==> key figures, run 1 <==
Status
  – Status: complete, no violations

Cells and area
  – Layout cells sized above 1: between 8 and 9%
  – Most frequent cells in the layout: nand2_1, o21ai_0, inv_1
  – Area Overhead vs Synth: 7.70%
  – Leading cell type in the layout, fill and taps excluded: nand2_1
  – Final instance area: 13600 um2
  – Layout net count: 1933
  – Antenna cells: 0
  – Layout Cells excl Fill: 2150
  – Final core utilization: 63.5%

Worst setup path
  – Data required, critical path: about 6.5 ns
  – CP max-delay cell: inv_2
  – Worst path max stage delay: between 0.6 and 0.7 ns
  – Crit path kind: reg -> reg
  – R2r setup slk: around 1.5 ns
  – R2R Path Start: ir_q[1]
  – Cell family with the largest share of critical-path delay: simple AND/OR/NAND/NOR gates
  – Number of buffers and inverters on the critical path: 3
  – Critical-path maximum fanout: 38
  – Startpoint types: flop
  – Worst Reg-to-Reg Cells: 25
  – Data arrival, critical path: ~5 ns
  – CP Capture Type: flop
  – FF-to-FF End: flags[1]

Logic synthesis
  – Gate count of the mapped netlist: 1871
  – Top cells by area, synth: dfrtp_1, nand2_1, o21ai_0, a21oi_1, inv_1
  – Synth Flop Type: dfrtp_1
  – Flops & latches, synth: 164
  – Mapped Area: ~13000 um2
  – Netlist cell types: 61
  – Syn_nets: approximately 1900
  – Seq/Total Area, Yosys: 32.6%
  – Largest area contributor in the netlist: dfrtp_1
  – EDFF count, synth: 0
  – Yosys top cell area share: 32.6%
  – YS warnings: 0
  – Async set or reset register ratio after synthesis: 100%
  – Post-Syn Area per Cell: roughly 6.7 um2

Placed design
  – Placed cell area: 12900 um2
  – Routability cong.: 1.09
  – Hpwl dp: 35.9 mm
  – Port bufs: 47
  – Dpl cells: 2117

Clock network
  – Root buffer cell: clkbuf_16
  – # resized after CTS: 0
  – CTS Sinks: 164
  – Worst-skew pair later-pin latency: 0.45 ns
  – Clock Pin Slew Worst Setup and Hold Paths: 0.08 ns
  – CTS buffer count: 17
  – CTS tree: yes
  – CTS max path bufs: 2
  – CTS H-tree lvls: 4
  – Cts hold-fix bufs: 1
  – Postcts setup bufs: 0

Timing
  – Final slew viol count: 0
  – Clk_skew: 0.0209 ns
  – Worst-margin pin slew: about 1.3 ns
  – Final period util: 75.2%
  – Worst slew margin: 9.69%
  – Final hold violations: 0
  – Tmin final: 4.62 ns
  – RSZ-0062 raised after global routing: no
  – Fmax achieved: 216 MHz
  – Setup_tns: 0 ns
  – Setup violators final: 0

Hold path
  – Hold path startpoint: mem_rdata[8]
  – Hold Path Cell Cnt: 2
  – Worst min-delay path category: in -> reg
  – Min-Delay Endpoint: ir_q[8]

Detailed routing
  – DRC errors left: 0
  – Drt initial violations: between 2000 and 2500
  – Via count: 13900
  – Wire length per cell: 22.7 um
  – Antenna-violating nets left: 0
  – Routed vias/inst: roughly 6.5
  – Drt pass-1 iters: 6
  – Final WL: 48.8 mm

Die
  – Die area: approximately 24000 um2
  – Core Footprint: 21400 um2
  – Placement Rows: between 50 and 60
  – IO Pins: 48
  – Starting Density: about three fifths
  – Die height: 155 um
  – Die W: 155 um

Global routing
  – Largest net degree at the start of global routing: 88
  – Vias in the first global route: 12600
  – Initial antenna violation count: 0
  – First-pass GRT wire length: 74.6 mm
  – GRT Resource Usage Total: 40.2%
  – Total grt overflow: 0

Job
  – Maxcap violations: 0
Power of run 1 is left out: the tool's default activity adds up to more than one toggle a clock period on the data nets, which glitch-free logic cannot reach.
[config.mk]
export PLATFORM = sky130hd
export DESIGN_NAME = enigma_stream_decoder_flat
export DESIGN_NICKNAME = d
export VERILOG_FILES = /design/src/rtl/enigma_stream_if.sv /design/src/rtl/enigma_stream_decoder.sv /design/src/flat_wrapper.sv
export SDC_FILE = /design/constraint.sdc
export NUM_CORES = 1
export LEC_CHECK = 0
export ABC_AREA = 1
export BUFFER_PORTS_ARGS = -buffer_cell sky130_fd_sc_hd__buf_2
export CAP_MARGIN = 40
export CORE_UTILIZATION = 45
export DETAILED_ROUTE_END_ITERATION = 6
export PLACE_DENSITY = 0.75
export SLEW_MARGIN = 20
export SYNTH_ARGS = -nofsm -noshare
export SYNTH_HDL_FRONTEND = slang
export SYNTH_SLANG_ARGS = --single-unit
export TNS_END_PERCENT = 50
[constraint.sdc]
create_clock -name i_clk -period 6.7 [get_ports i_clk]
set_clock_uncertainty 0.2 [all_clocks]
set_input_delay 1.34 -clock i_clk [delete_from_list [all_inputs] [get_ports i_clk]]
set_output_delay 1.34 -clock i_clk [all_outputs]
set_load 0.02 [all_outputs]
[src/rtl/enigma_stream_if.sv]
// Valid/ready byte stream bundle for the enigma decoder: input side and output side.
// The master modport is the environment, the slave modport is the decoder.
interface enigma_stream_if;
  logic       in_valid;
  logic       in_ready;
  logic [7:0] in_data;
  logic       in_last;
  logic       out_valid;
  logic       out_ready;
  logic [7:0] out_data;
  logic       out_last;

  modport master (
    output in_valid, in_data, in_last, out_ready,
    input  in_ready, out_valid, out_data, out_last
  );

  modport slave (
    input  in_valid, in_data, in_last, out_ready,
    output in_ready, out_valid, out_data, out_last
  );
endinterface
### src/rtl/alu_pkg.sv
// Shared definitions for the multi-cycle ALU: opcodes, FSM encoding and sign helpers.
package alu_pkg;

  localparam logic [3:0] OP_ADD   = 4'h0;
  localparam logic [3:0] OP_SUB   = 4'h1;
  localparam logic [3:0] OP_AND   = 4'h2;
  localparam logic [3:0] OP_OR    = 4'h3;
  localparam logic [3:0] OP_NOR   = 4'h4;
  localparam logic [3:0] OP_SLT   = 4'h5;
  localparam logic [3:0] OP_SLL   = 4'h6;
  localparam logic [3:0] OP_SRL   = 4'h7;
  localparam logic [3:0] OP_MULT  = 4'h8;
  localparam logic [3:0] OP_DIV   = 4'h9;
  localparam logic [3:0] OP_SRA   = 4'hA;
  localparam logic [3:0] OP_MULTU = 4'hB;
  localparam logic [3:0] OP_DIVU  = 4'hC;
  localparam logic [3:0] OP_SLTU  = 4'hD;
  localparam logic [3:0] OP_XOR   = 4'hE;

  typedef enum logic [2:0] {IDLE, MUL, DIV, FIX, DONE} state_t;

  function automatic logic is_muldiv(input logic [3:0] op);
    return (op == OP_MULT) || (op == OP_MULTU) || (op == OP_DIV) || (op == OP_DIVU);
  endfunction

  // Returns {negate_lo, negate_hi}; the remainder follows the dividend's sign.
  function automatic logic [1:0] sign_fix(input logic is_div, input logic a_neg,
                                          input logic b_neg);
    if (is_div) return {a_neg ^ b_neg, a_neg};
    return {a_neg ^ b_neg, a_neg ^ b_neg};
  endfunction

endpackage

### src/rtl/alu_muldiv_core.sv
// Iterative unsigned shift-add multiplier / restoring divider, one bit per cycle.
module alu_muldiv_core #(
  parameter int WIDTH = 32
) (
  input  logic             clk,
  input  logic             rst,
  input  logic             load,
  input  logic             is_div,
  input  logic [WIDTH-1:0] a,
  input  logic [WIDTH-1:0] b,
  output logic             busy,
  output logic             fin,
  output logic [WIDTH-1:0] hi,
  output logic [WIDTH-1:0] lo
);

  localparam int CNT_W = $clog2(WIDTH + 1);

  logic [CNT_W-1:0]   cnt;
  logic               div_q;
  logic [WIDTH-1:0]   b_q;
  logic [2*WIDTH-1:0] acc;
  logic [2*WIDTH-1:0] acc_nxt;
  logic [WIDTH:0]     mul_sum;
  logic [WIDTH:0]     rem_sh;
  logic [WIDTH:0]     rem_diff;

  // Multiply: add into the upper half and shift right. Divide: shift left, trial-subtract.
  always_comb begin
    mul_sum  = {1'b0, acc[2*WIDTH-1:WIDTH]} + {1'b0, {WIDTH{acc[0]}} & b_q};
    rem_sh   = {acc[2*WIDTH-1:WIDTH], acc[WIDTH-1]};
    rem_diff = rem_sh - {1'b0, b_q};
    acc_nxt  = {mul_sum, acc[WIDTH-1:1]};
    if (div_q) begin
      if (!rem_diff[WIDTH]) acc_nxt = {rem_diff[WIDTH-1:0], acc[WIDTH-2:0], 1'b1};
      else                  acc_nxt = {rem_sh[WIDTH-1:0], acc[WIDTH-2:0], 1'b0};
    end
  end

  always_ff @(posedge clk) begin
    if (rst)            cnt <= '0;
    else if (load)      cnt <= CNT_W'(WIDTH);
    else if (cnt != '0) cnt <= cnt - CNT_W'(1);
  end

  always_ff @(posedge clk) begin
    if (load) begin
      acc   <= {{WIDTH{1'b0}}, a};
      b_q   <= b;
      div_q <= is_div;
    end else if (busy) begin
      acc <= acc_nxt;
    end
  end

  assign busy = (cnt != '0);
  assign fin  = (cnt == CNT_W'(1));
  assign hi   = acc[2*WIDTH-1:WIDTH];
  assign lo   = acc[WIDTH-1:0];

endmodule

### src/rtl/alu_multicycle.sv
// Multi-cycle ALU: single-cycle logic/arith/shift ops plus iterative signed/unsigned MULT/DIV.
module alu_multicycle
  import alu_pkg::*;
#(
  parameter int WIDTH   = 32,
  parameter int SHAMT_W = 5
) (
  input  logic             clk,
  input  logic             rst,
  input  logic             start,
  input  logic [3:0]       op,
  input  logic [WIDTH-1:0] src_a,
  input  logic [WIDTH-1:0] src_b,
  output logic [WIDTH-1:0] result,
  output logic [WIDTH-1:0] hi,
  output logic [WIDTH-1:0] lo,
  output logic             overflow,
  output logic             div_by_zero,
  output logic             busy,
  output logic             done,
  output logic             zero
);

  state_t state, state_nxt;

  logic signed [WIDTH-1:0] sa, sb;
  logic [WIDTH-1:0]        a_abs, b_abs, sum, diff, alu_res;
  logic [SHAMT_W-1:0]      shamt;
  logic                    alu_ovf, a_neg, b_neg, signed_op, is_div_op, dz, launch, min_by_m1;
  logic                    neg_lo_q, neg_hi_q, div_q, ovf_pend_q;
  logic                    core_busy, core_fin;
  logic [WIDTH-1:0]        core_hi, core_lo;

  function automatic logic [2*WIDTH-1:0] cond_neg2(input logic neg, input logic [2*WIDTH-1:0] v);
    return neg ? -v : v;
  endfunction

  function automatic logic [WIDTH-1:0] cond_neg(input logic neg, input logic [WIDTH-1:0] v);
    return neg ? -v : v;
  endfunction

  assign sa    = src_a;
  assign sb    = src_b;
  assign shamt = src_a[SHAMT_W-1:0];

  always_comb begin
    signed_op = (op == OP_MULT) || (op == OP_DIV);
    is_div_op = (op == OP_DIV) || (op == OP_DIVU);
    dz        = is_div_op && (src_b == '0);
    a_neg     = signed_op && src_a[WIDTH-1];
    b_neg     = signed_op && src_b[WIDTH-1];
    a_abs     = cond_neg(a_neg, src_a);
    b_abs     = cond_neg(b_neg, src_b);
    min_by_m1 = (op == OP_DIV) && (src_a == {1'b1, {(WIDTH-1){1'b0}}}) && (src_b == '1);
    launch    = (state == IDLE) && start && is_muldiv(op) && !dz;
  end

  always_comb begin
    sum     = src_a + src_b;
    diff    = src_a - src_b;
    alu_res = '0;
    alu_ovf = 1'b0;
    case (op)
      OP_ADD: begin
        alu_res = sum;
        alu_ovf = (src_a[WIDTH-1] == src_b[WIDTH-1]) && (sum[WIDTH-1] != src_a[WIDTH-1]);
      end
      OP_SUB: begin
        alu_res = diff;
        alu_ovf = (src_a[WIDTH-1] != src_b[WIDTH-1]) && (diff[WIDTH-1] != src_a[WIDTH-1]);
      end
      OP_AND:  alu_res = src_a & src_b;
      OP_OR:   alu_res = src_a | src_b;
      OP_NOR:  alu_res = ~(src_a | src_b);
      OP_XOR:  alu_res = src_a ^ src_b;
      OP_SLT:  alu_res = {{(WIDTH-1){1'b0}}, sa < sb};
      OP_SLTU: alu_res = {{(WIDTH-1){1'b0}}, src_a < src_b};
      OP_SLL:  alu_res = src_b << shamt;
      OP_SRL:  alu_res = src_b >> shamt;
      OP_SRA:  alu_res = sb >>> shamt;
      default: alu_res = '0;
    endcase
  end

  always_comb begin
    state_nxt = state;
    case (state)
      IDLE:     if (launch) state_nxt = is_div_op ? DIV : MUL;
      MUL, DIV: if (core_fin || !core_busy) state_nxt = FIX;
      FIX:      state_nxt = DONE;
      DONE:     state_nxt = IDLE;
      default:  state_nxt = IDLE;
    endcase
  end

  always_ff @(posedge clk) begin
    if (rst) state <= IDLE;
    else     state <= state_nxt;
  end

  // Launch/complete stage: single-cycle results, operand sign capture, final sign fixup.
  always_ff @(posedge clk) begin
    if (rst) begin
      result      <= '0;
      hi          <= '0;
      lo          <= '0;
      overflow    <= 1'b0;
      div_by_zero <= 1'b0;
      done        <= 1'b0;
    end else begin
      done <= 1'b0;
      case (state)
        IDLE: if (start) begin
          if (dz) begin
            hi          <= '0;
            lo          <= '0;
            overflow    <= 1'b0;
            div_by_zero <= 1'b1;
            done        <= 1'b1;
          end else if (is_muldiv(op)) begin
            {neg_lo_q, neg_hi_q} <= sign_fix(is_div_op, a_neg, b_neg);
            div_q                <= is_div_op;
            ovf_pend_q           <= min_by_m1;
          end else begin
            result      <= alu_res;
            overflow    <= alu_ovf;
            div_by_zero <= 1'b0;
            done        <= 1'b1;
          end
        end
        FIX: begin
          if (div_q) begin
            lo <= cond_neg(neg_lo_q, core_lo);
            hi <= cond_neg(neg_hi_q, core_hi);
          end else begin
            {hi, lo} <= cond_neg2(neg_lo_q, {core_hi, core_lo});
          end
          overflow    <= ovf_pend_q;
          div_by_zero <= 1'b0;
          done        <= 1'b1;
        end
        default: ;
      endcase
    end
  end

  alu_muldiv_core #(.WIDTH(WIDTH)) u_core (
    .clk    (clk),
    .rst    (rst),
    .load   (launch),
    .is_div (is_div_op),
    .a      (a_abs),
    .b      (b_abs),
    .busy   (core_busy),
    .fin    (core_fin),
    .hi     (core_hi),
    .lo     (core_lo)
  );

  assign busy = (state == MUL) || (state == DIV) || (state == FIX);
  assign zero = (result == '0);

endmodule
### config.mk
export PLATFORM = sky130hd
export DESIGN_NAME = alu_multicycle
export DESIGN_NICKNAME = d
export VERILOG_FILES = /design/src/rtl/alu_pkg.sv /design/src/rtl/alu_muldiv_core.sv /design/src/rtl/alu_multicycle.sv
export SDC_FILE = /design/constraint.sdc
export NUM_CORES = 1
export LEC_CHECK = 0
export CORE_MARGIN = 3
export CORE_UTILIZATION = 30
export DETAILED_ROUTE_END_ITERATION = 10
export PLACE_DENSITY = 0.56
export SKIP_LAST_GASP = 1
export SYNTH_ARGS = -nofsm -noshare
export SYNTH_HDL_FRONTEND = slang
export SYNTH_SLANG_ARGS = --single-unit
### constraint.sdc
create_clock -name clk -period 5.58 [get_ports clk]
set_input_delay 1.116 -clock clk [delete_from_list [all_inputs] [get_ports clk]]
set_output_delay 1.116 -clock clk [all_outputs]
set_load 0.1 [all_outputs]
### Yosys cells after proc, flatten, opt, wreduce, memory -nomap -nowiden

Index checks and enable logic that the tools add are counted.

* add/subtract/negate cells: 10
* magnitude comparators: 2
* equality and inequality tests: 29
* shifts and indexed selects: 3
* muxes and demuxes: 43
* bitwise logic cells: 9
* reductions and logical operators: 34

Operators with widths (number)
* one-hot mux 32 bit (11 select lines): 1
* two-way mux 32 bit: 10
* two-way mux 64 bit: 3
* negation 32 bit: 4
* one-hot mux 32 bit (2 select lines): 2
* AND 32 bit: 2
* == test 32 bit, second input constant: 2
* zero test 32 bit: 2
* less-than comparator 32 bit: 2
* negation 64 bit: 1
* adder 32 x 32 -> 33 bit: 1
* subtractor 33 x 32 -> 33 bit: 1
* adder 32 bit: 1
* NOT 32 bit: 1
* bitwise OR 32 bit: 1
* << shifter 32 x 5 -> 32 bit: 1
* right shift 32 x 5 -> 32 bit: 1
* >>> shifter 32 x 5 -> 32 bit: 1
* subtractor 32 bit: 1
* XOR 32 bit: 1
* == test 4 bit, second input constant: 7
* == test 4 x 3 -> 1 bit, second input constant: 4
* two-way mux 1 bit: 15
* two-way mux 6 bit: 2
* other kinds (28): 63

* flip-flop bits (word level): 209
* input port bits: 71
* output and inout port bits: 101
* logic and storage cells: 147

### Logic depth before layout (Yosys ltp)

Gate-level depths: netlist (run 1).

* depth after elaboration: 10
* mapped depth: 17
* gate-level depth less buffers: 14

### Modules after synthesis

A second synthesis (run 1) with hierarchy kept.

* cell total of the unflattened synthesis: 3071
* area total of the unflattened synthesis: 23694.0 sq um

Modules (own cells, without submodules)
* alu_multicycle: instances 1, cells an instance 2147, area each 15579.9 sq um, seq. area each 2162.1 sq um
* alu_muldiv_core: instances 1, cells an instance 924, area each 8114.0 sq um, seq. area each 2712.6 sq um

### Least setup slack after synthesis (run 1)

Ideal clock, no wire load.

* kind: input port to flip-flop
* start point: input port src_a[2]
* end point: register overflow
* library setup time: 0.086 ns
* arrival time: 5.061 ns
* data required time: 5.494 ns
* path slack: 0.432 ns
* stages on the path: 17
* path buffers: 5
* path through: buf_1 inv_1 clkbuf_1 buf_1 clkbuf_1 ha_1 clkbuf_1 nand2b_1 o311a_1 o311a_1 a311o_1 a311oi_2 o31ai_1 a211o_1 xnor2_1 nand3_1 a221oi_2

* word-level cells in the longest chain between the ends: 8
* elaborated cells between the ends (all ways): 11
* classes of those cells: 2 x add/sub; 2 x eq/ne; 5 x mux; 2 x reduce/logical

RTL lines
* start: declaration: line alu_multicycle.sv:12 `input logic [WIDTH-1:0] src_a,`
* subtractor 32 bit or adder 32 bit (tied branches): line alu_multicycle.sv:60, alu_multicycle.sv:59
* != test 1 bit (on tied branches): line alu_multicycle.sv:70, alu_multicycle.sv:66
* logical AND 1 bit (on tied branches): line alu_multicycle.sv:70, alu_multicycle.sv:66
* one-hot mux 1 bit (2 select lines) (*): line alu_multicycle.sv:63 `case (op)`
* two-way mux 1 bit (*): line alu_multicycle.sv:120 `end else if (is_muldiv(op)) begin`
* two-way mux 1 bit (*): line alu_multicycle.sv:114 `if (dz) begin`
* two-way mux 1 bit (*): line alu_multicycle.sv:113 `IDLE: if (start) begin`
* one-hot mux 1 bit (2 select lines) (*): line alu_multicycle.sv:112 `case (state)`
* end signal: assignment: line alu_multicycle.sv:126 `overflow <= alu_ovf;`
* end signal: assignment: line alu_multicycle.sv:138 `overflow <= ovf_pend_q;`
* end: declaration: line alu_multicycle.sv:17 `output logic overflow,`

Mark *: on every way between the ends. The rest lies on a longest branch, timed or not. The select of a mux whose other input is x is not followed.
A chain may end at the register's enable or synchronous reset.

### Worst setup path in the final report (run 1)

* start point: input port src_b[0]
* end point: register result[26]

* word-level cells in the longest chain between the ends: 4
* elaborated cells between the ends (all ways): 10
* classes of those cells: 2 x add/sub; 3 x shift; 1 x mux; 1 x bitwise; 3 x reduce/logical

RTL lines
* start: declaration: line alu_multicycle.sv:13 `input logic [WIDTH-1:0] src_b,`
* branches (longest 4 deep; another with subtractor 32 bit)
* end signal: assignment: line alu_multicycle.sv:125 `result <= alu_res;`
* end: declaration: line alu_multicycle.sv:14 `output logic [WIDTH-1:0] result,`

Parallel ways; which one is timed is not known.

==> results of run 1 <==
## power by group through the flow
stage               registers (µW)  logic [µW]  clock network [µW]
finish                        2730        6530                1980
global route                  2790        7110                2070
CTS                           2710        6440                2010
detailed placement            2740        6400                   0
global placement              2750        6410                   0
floorplan                     2880        4450                   0
## layout by cell type, fill, tap and decap left out, types with 56 or more instances in the layout
cell type                         count
sky130_fd_sc_hd__inv_1              142
sky130_fd_sc_hd__ha_1               176
sky130_fd_sc_hd__edfxtp_1            69
sky130_fd_sc_hd__o21ai_0            246
sky130_fd_sc_hd__dfxtp_1            140
sky130_fd_sc_hd__clkdlybuf4s50_1    164
sky130_fd_sc_hd__a21o_1              56
sky130_fd_sc_hd__xnor2_1            150
sky130_fd_sc_hd__nand3_1             57
sky130_fd_sc_hd__nor2_1             311
sky130_fd_sc_hd__buf_4              103
sky130_fd_sc_hd__a21oi_1            223
sky130_fd_sc_hd__mux2i_1             90
sky130_fd_sc_hd__nand2_1            273
## critical path, stage by stage
cell	delay, ns
sky130_fd_sc_hd__clkdlybuf4s50_1	0.53
sky130_fd_sc_hd__ha_1	0.40
sky130_fd_sc_hd__inv_1	0.10
sky130_fd_sc_hd__fa_1	0.41
sky130_fd_sc_hd__nor2b_1	0.13
sky130_fd_sc_hd__o21a_1	0.15
sky130_fd_sc_hd__o21ai_0	0.16
sky130_fd_sc_hd__a21o_1	0.27
sky130_fd_sc_hd__a41oi_1	0.30
sky130_fd_sc_hd__o31ai_1	0.19
sky130_fd_sc_hd__a2111oi_0	0.62
sky130_fd_sc_hd__buf_4	0.23
sky130_fd_sc_hd__mux2i_1	0.07
sky130_fd_sc_hd__o31ai_1	0.24
sky130_fd_sc_hd__o211ai_1	0.12
## state kept, by name, summed over array words and instances, names as in the netlist, 3 cells and up
register    flops
u_core.b_q     32
u_core.acc     64
state           3
hi             32
lo             32
u_core.cnt      6
result         32
## layout make-up
class                   count  area [µm²]  share of cell area
multi-input cells        2483       17100               0.627
flip-flops and latches    209        4870               0.178
repair buffers            276        2500              0.0916
well taps                1030        1290              0.0471
clock buffers              33         749              0.0274
inverters                 145         546              0.0200
clock inverters            15         226             0.00828
diodes                      3        7.51            0.000275
## through the flow
stage / hold WS, ns / total power, µW
final: 0.477 / 11200
after global routing: 0.495 / 12000
after CTS: 0.479 / 11200
after detailed placement: 0.466 / 9150
after global placement: 0.466 / 9150
after floorplan: 0.493 / 7330
## per-layer routing
layer / global-route usage / up-vias / routed length (µm)
met5: 0 / - / 74
met4: 0.0956 / 12 / 4660
met3: 0.0447 / 229 / 9300
met2: 0.362 / 1207 / 43500
met1: 0.339 / 11700 / 45200
li1: - / 11500 / -
## path summary, 6_finish.rpt
check	depth (start not counted)	slack [ns]	end	from
max	15	0.98	result[26]	src_b[0]
min	1	0.48	hi[21]	hi[21]
max reg2reg	14	1.09	u_core.acc[63]	u_core.b_q[0]
min reg2reg	1	0.48	hi[21]	hi[21]
## cell families (layout without fill, tap and decap cells)
| kind of cell | Yosys count | after routing | share of synthesized area |
|---|---|---|---|
| and+or+nand+nor | 949 | 949 | 0.191 |
| buffers and inverters | 368 | 469 | 0.0622 |
| adders and majority gates | 180 | 180 | 0.0974 |
| muxes | 144 | 144 | 0.0827 |
| DFF | 209 | 209 | 0.208 |
| other | 0 | 3 | 0 |
| AOI/OAI and AO/OA | 1014 | 1014 | 0.285 |
| xor gates and xnor gates | 196 | 196 | 0.0733 |
===== src/rtl/simd_mac_seq.sv =====
// simd_mac_seq: job sequencer that clears the MAC array, gates LEN operand rows into it and drains the lane results as beats
module simd_mac_seq #(
    parameter int MAC_BW    = 8,
    parameter int LANES     = 64,
    parameter int OUT_LANES = 8,
    parameter int LEN_W     = 16,
    parameter int MAC_LAT   = 2
) (
    input  logic                            clk,
    input  logic                            rst_n,
    input  logic                            cmd_valid,
    output logic                            cmd_ready,
    input  logic [LEN_W-1:0]                cmd_len,
    input  logic [1:0]                      cmd_mode,
    input  logic                            op_valid,
    output logic                            op_ready,
    output logic [1:0]                      arr_mode,
    output logic                            arr_clr,
    output logic                            arr_en,
    input  logic [LANES*2*MAC_BW-1:0]       arr_res,
    output logic                            res_valid,
    input  logic                            res_ready,
    output logic [OUT_LANES*2*MAC_BW-1:0]   res_data,
    output logic                            res_last,
    output logic                            busy
);
    localparam int BEATS = LANES / OUT_LANES;
    localparam int RW    = 2 * MAC_BW;
    localparam int BW    = BEATS > 1 ? $clog2(BEATS) : 1;
    localparam int WW    = MAC_LAT > 1 ? $clog2(MAC_LAT) : 1;

    typedef enum logic [2:0] {IDLE, CLEAR, ACC, WAIT, DRAIN} state_t;

    state_t                             state_q, state_d;
    logic [LEN_W-1:0]                   len_q, len_d;
    logic [LEN_W-1:0]                   step_q, step_d;
    logic [1:0]                         mode_q, mode_d;
    logic [WW-1:0]                      wait_q, wait_d;
    logic [BW-1:0]                      beat_q, beat_d;
    logic [BEATS-1:0][OUT_LANES*RW-1:0] snap_q, snap_d;

    // state, job parameters, counters and result snapshot; reset abandons any job in flight
    always_ff @(posedge clk or negedge rst_n) begin
        if (!rst_n) begin
            state_q <= IDLE;
            len_q   <= '0;
            step_q  <= '0;
            mode_q  <= '0;
            wait_q  <= '0;
            beat_q  <= '0;
            snap_q  <= '0;
        end else begin
            state_q <= state_d;
            len_q   <= len_d;
            step_q  <= step_d;
            mode_q  <= mode_d;
            wait_q  <= wait_d;
            beat_q  <= beat_d;
            snap_q  <= snap_d;
        end
    end

    // job sequencing: accept, clear, accumulate exactly len rows, let the pipeline settle, drain
    always_comb begin
        state_d = state_q;
        len_d   = len_q;
        step_d  = step_q;
        mode_d  = mode_q;
        wait_d  = wait_q;
        beat_d  = beat_q;
        snap_d  = snap_q;
        case (state_q)
            IDLE: begin
                if (cmd_valid) begin
                    len_d   = cmd_len;
                    mode_d  = cmd_mode;
                    state_d = CLEAR;
                end
            end
            CLEAR: begin
                step_d  = '0;
                wait_d  = '0;
                state_d = (len_q != '0) ? ACC : WAIT;
            end
            ACC: begin
                if (op_valid) begin
                    step_d  = step_q + LEN_W'(1);
                    state_d = (step_q == len_q - LEN_W'(1)) ? WAIT : ACC;
                end
            end
            WAIT: begin
                if (wait_q == WW'(MAC_LAT - 1)) begin
                    snap_d  = arr_res;
                    beat_d  = '0;
                    state_d = DRAIN;
                end else begin
                    wait_d = wait_q + WW'(1);
                end
            end
            DRAIN: begin
                if (res_ready) begin
                    beat_d  = beat_q + BW'(1);
                    state_d = (beat_q == BW'(BEATS - 1)) ? IDLE : DRAIN;
                end
            end
            default: state_d = IDLE;
        endcase
    end

    assign cmd_ready = state_q == IDLE;
    assign busy      = state_q != IDLE;
    assign arr_clr   = state_q == CLEAR;
    assign op_ready  = state_q == ACC;
    assign arr_en    = op_valid & op_ready;
    assign arr_mode  = mode_q;
    assign res_valid = state_q == DRAIN;
    assign res_last  = res_valid && (beat_q == BW'(BEATS - 1));
    assign res_data  = res_valid ? snap_q[beat_q] : '0;
endmodule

(Problem statement): Only the lines from the start of the material through the line bearing "Syn_nets: approximately 1900" are needed, restated exactly, with both end lines included.

(Solution):
==> key figures, run 1 <==
Status
  – Status: complete, no violations

Cells and area
  – Layout cells sized above 1: between 8 and 9%
  – Most frequent cells in the layout: nand2_1, o21ai_0, inv_1
  – Area Overhead vs Synth: 7.70%
  – Leading cell type in the layout, fill and taps excluded: nand2_1
  – Final instance area: 13600 um2
  – Layout net count: 1933
  – Antenna cells: 0
  – Layout Cells excl Fill: 2150
  – Final core utilization: 63.5%

Worst setup path
  – Data required, critical path: about 6.5 ns
  – CP max-delay cell: inv_2
  – Worst path max stage delay: between 0.6 and 0.7 ns
  – Crit path kind: reg -> reg
  – R2r setup slk: around 1.5 ns
  – R2R Path Start: ir_q[1]
  – Cell family with the largest share of critical-path delay: simple AND/OR/NAND/NOR gates
  – Number of buffers and inverters on the critical path: 3
  – Critical-path maximum fanout: 38
  – Startpoint types: flop
  – Worst Reg-to-Reg Cells: 25
  – Data arrival, critical path: ~5 ns
  – CP Capture Type: flop
  – FF-to-FF End: flags[1]

Logic synthesis
  – Gate count of the mapped netlist: 1871
  – Top cells by area, synth: dfrtp_1, nand2_1, o21ai_0, a21oi_1, inv_1
  – Synth Flop Type: dfrtp_1
  – Flops & latches, synth: 164
  – Mapped Area: ~13000 um2
  – Netlist cell types: 61
  – Syn_nets: approximately 1900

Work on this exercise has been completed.